This is positive, in a sense, that one can have such direct communication with one’s boss. At the same time, isn’t it strange that two adults ever need to go at it “hammer and tongs” at all? The higher I rose in the organization, the more I had to confront people on behalf of my team, whether HR bureaucrats, underhanded or oblivious program managers who did something toxic to me or us, or my bosses. Or, I was increasingly the recipient of incoming harshness from others for one thing or another that my team or I didn’t do, in their siloed opinions, not caring about our team’s larger obligations to the organization. Or maybe one of my team members or I did something that offended someone and had to be worked out over awkward “coffee” off site.
I took my work responsibilities seriously but, a few years ago, I started looking around and realized, “Is this really how adults have to behave? I go through the rest of my daily life without ever having to close the door, hoping to calmly resolve something, only to end up in a shouting match with someone who didn’t attend the “Dealing with Conflict” seminar and generally got their way by presenting as a bully. Do I really need to spend days in emotional turmoil before and after, and losing sleep? Maybe there’s a better way, and I can eliminate 100% of the problem altogether, at its very source.”

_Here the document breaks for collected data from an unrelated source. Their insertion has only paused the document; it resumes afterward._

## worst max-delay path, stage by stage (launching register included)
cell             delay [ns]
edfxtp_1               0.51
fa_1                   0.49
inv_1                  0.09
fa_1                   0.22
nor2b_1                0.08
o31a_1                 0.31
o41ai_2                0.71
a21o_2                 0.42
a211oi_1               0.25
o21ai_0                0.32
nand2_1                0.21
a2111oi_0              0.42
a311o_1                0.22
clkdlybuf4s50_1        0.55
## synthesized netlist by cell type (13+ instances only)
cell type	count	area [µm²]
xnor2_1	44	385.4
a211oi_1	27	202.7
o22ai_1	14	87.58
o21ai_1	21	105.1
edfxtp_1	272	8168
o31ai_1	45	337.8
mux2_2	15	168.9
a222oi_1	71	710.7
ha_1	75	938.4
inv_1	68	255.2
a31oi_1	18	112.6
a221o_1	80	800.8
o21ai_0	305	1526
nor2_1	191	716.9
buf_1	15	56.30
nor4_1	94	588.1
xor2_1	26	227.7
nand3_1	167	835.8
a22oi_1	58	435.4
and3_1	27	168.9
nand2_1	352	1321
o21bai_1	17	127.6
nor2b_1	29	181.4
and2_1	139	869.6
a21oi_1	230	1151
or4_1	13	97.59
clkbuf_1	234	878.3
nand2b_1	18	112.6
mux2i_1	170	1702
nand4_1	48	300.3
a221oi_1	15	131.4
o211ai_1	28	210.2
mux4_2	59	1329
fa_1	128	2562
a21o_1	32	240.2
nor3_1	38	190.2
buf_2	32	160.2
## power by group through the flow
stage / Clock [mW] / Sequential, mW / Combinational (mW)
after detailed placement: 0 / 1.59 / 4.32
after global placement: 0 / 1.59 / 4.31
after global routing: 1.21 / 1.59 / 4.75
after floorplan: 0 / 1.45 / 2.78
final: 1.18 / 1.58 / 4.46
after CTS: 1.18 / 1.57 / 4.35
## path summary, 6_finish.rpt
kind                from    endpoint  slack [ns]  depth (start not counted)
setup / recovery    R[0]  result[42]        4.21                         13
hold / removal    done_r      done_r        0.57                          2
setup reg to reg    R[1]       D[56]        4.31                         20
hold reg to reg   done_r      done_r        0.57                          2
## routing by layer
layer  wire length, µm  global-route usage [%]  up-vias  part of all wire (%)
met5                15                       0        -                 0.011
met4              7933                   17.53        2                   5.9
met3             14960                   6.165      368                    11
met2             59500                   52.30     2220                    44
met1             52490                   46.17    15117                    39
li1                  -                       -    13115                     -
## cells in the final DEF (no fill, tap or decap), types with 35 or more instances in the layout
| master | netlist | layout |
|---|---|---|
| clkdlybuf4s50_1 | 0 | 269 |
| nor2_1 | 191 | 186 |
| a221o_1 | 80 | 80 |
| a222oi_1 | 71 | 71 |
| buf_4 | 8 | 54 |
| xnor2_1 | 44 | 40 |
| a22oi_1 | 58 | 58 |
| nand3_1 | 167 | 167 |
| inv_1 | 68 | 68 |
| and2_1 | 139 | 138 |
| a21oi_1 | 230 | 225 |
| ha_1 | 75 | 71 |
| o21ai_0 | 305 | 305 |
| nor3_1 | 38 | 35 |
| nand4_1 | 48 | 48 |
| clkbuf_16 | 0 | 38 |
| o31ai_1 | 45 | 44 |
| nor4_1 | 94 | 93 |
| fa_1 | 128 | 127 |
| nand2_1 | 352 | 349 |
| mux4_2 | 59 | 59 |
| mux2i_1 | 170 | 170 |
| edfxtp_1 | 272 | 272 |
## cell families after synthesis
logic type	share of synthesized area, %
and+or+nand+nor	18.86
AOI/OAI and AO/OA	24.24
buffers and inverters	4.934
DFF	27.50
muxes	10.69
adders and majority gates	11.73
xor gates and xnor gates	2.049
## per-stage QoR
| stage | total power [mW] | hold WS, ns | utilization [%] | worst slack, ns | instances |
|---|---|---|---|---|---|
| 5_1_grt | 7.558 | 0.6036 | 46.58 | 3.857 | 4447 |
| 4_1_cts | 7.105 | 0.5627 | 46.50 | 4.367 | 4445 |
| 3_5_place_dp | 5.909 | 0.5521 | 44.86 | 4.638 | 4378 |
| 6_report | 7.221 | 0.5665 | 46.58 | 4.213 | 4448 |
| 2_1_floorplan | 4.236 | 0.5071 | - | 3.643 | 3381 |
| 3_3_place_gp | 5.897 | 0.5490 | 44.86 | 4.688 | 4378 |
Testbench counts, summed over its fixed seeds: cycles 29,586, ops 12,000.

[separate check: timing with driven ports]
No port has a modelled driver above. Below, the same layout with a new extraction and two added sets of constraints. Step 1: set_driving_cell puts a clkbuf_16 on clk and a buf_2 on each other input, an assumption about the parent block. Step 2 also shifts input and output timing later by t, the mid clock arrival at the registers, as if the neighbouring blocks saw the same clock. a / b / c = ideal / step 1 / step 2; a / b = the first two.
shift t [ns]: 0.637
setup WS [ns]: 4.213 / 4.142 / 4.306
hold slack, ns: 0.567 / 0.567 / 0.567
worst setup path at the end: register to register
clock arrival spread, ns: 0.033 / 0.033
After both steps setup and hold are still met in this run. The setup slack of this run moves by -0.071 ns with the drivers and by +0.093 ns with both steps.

So I did. It’s been 10 months with no such confrontations with anyone, and a massive relief. With the major irritant of my life eliminated, I’m more balanced and centered. Of course, in marriage, two people have to try to work out little things constantly so that they don’t become big things, but DW and I are better able to disagree without being disagreeable without the background of my intense work stress. She eliminated her own 3 years ago this month.